[WHAT YOU ARE ASKED TO DO]
Please return, with no alterations, the lines below from the very first through the one that contains "3_5_place_dp,2750,7360,0.347,0.518".
++++++++++
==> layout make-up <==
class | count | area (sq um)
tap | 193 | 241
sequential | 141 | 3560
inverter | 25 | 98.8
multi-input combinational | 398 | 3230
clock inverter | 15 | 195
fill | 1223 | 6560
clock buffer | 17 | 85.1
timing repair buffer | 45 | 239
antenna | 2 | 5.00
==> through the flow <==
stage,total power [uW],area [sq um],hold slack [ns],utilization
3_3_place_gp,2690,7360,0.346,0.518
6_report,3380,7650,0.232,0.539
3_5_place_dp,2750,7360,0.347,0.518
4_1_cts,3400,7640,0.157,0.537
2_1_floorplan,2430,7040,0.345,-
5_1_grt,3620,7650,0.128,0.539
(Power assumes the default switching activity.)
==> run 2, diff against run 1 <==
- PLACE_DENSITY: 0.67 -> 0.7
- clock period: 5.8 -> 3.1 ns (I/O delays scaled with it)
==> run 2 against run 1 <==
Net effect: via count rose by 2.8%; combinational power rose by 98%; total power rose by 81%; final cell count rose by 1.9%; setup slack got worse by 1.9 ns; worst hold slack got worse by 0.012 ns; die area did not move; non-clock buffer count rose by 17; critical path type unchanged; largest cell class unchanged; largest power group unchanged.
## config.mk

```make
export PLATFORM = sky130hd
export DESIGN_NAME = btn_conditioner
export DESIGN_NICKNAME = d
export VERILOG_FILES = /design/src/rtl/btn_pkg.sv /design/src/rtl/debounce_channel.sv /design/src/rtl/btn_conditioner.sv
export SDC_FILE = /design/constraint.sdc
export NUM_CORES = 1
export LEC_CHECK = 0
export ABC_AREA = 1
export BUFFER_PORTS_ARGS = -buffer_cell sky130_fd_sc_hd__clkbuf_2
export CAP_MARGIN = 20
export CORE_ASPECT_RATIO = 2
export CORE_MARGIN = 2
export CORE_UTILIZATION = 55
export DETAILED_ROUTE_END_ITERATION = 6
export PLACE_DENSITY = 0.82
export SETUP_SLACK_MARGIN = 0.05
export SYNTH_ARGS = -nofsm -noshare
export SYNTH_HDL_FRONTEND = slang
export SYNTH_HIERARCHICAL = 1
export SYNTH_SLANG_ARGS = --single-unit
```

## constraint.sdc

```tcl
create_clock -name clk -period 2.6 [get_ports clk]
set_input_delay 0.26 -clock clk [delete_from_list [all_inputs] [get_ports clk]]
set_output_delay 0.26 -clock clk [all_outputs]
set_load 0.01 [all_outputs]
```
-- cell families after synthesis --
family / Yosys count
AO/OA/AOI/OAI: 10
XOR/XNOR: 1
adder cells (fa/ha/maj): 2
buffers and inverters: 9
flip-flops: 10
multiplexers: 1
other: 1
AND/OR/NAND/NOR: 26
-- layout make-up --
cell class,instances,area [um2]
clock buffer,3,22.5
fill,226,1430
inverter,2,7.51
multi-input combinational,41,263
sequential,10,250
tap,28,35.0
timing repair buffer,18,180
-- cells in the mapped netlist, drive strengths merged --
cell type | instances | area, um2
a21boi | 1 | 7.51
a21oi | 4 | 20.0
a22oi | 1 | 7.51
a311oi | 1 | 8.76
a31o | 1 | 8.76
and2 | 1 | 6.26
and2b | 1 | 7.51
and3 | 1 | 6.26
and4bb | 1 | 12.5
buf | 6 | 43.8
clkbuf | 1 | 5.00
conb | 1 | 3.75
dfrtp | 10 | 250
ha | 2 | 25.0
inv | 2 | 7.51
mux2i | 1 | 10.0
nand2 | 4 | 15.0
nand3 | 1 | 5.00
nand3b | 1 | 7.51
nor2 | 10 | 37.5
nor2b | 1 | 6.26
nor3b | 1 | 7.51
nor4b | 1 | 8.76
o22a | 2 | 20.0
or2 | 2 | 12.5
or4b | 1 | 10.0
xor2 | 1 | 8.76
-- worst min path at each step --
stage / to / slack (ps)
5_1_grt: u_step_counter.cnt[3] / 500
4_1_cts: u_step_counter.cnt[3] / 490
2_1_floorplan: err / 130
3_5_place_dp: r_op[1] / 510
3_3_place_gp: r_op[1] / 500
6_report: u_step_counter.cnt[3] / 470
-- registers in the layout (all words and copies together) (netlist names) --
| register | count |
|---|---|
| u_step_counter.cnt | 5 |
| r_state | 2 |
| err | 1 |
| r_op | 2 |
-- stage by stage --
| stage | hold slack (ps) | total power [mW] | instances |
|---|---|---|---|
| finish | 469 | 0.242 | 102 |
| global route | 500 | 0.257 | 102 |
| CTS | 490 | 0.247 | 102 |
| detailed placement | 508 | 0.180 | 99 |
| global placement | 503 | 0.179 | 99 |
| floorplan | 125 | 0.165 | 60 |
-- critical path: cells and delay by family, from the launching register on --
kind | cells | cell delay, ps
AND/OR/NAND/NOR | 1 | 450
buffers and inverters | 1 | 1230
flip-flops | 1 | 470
++++++++++
[SOLUTION BELOW]
==> layout make-up <==
class | count | area (sq um)
tap | 193 | 241
sequential | 141 | 3560
inverter | 25 | 98.8
multi-input combinational | 398 | 3230
clock inverter | 15 | 195
fill | 1223 | 6560
clock buffer | 17 | 85.1
timing repair buffer | 45 | 239
antenna | 2 | 5.00
==> through the flow <==
stage,total power [uW],area [sq um],hold slack [ns],utilization
3_3_place_gp,2690,7360,0.346,0.518
6_report,3380,7650,0.232,0.539
3_5_place_dp,2750,7360,0.347,0.518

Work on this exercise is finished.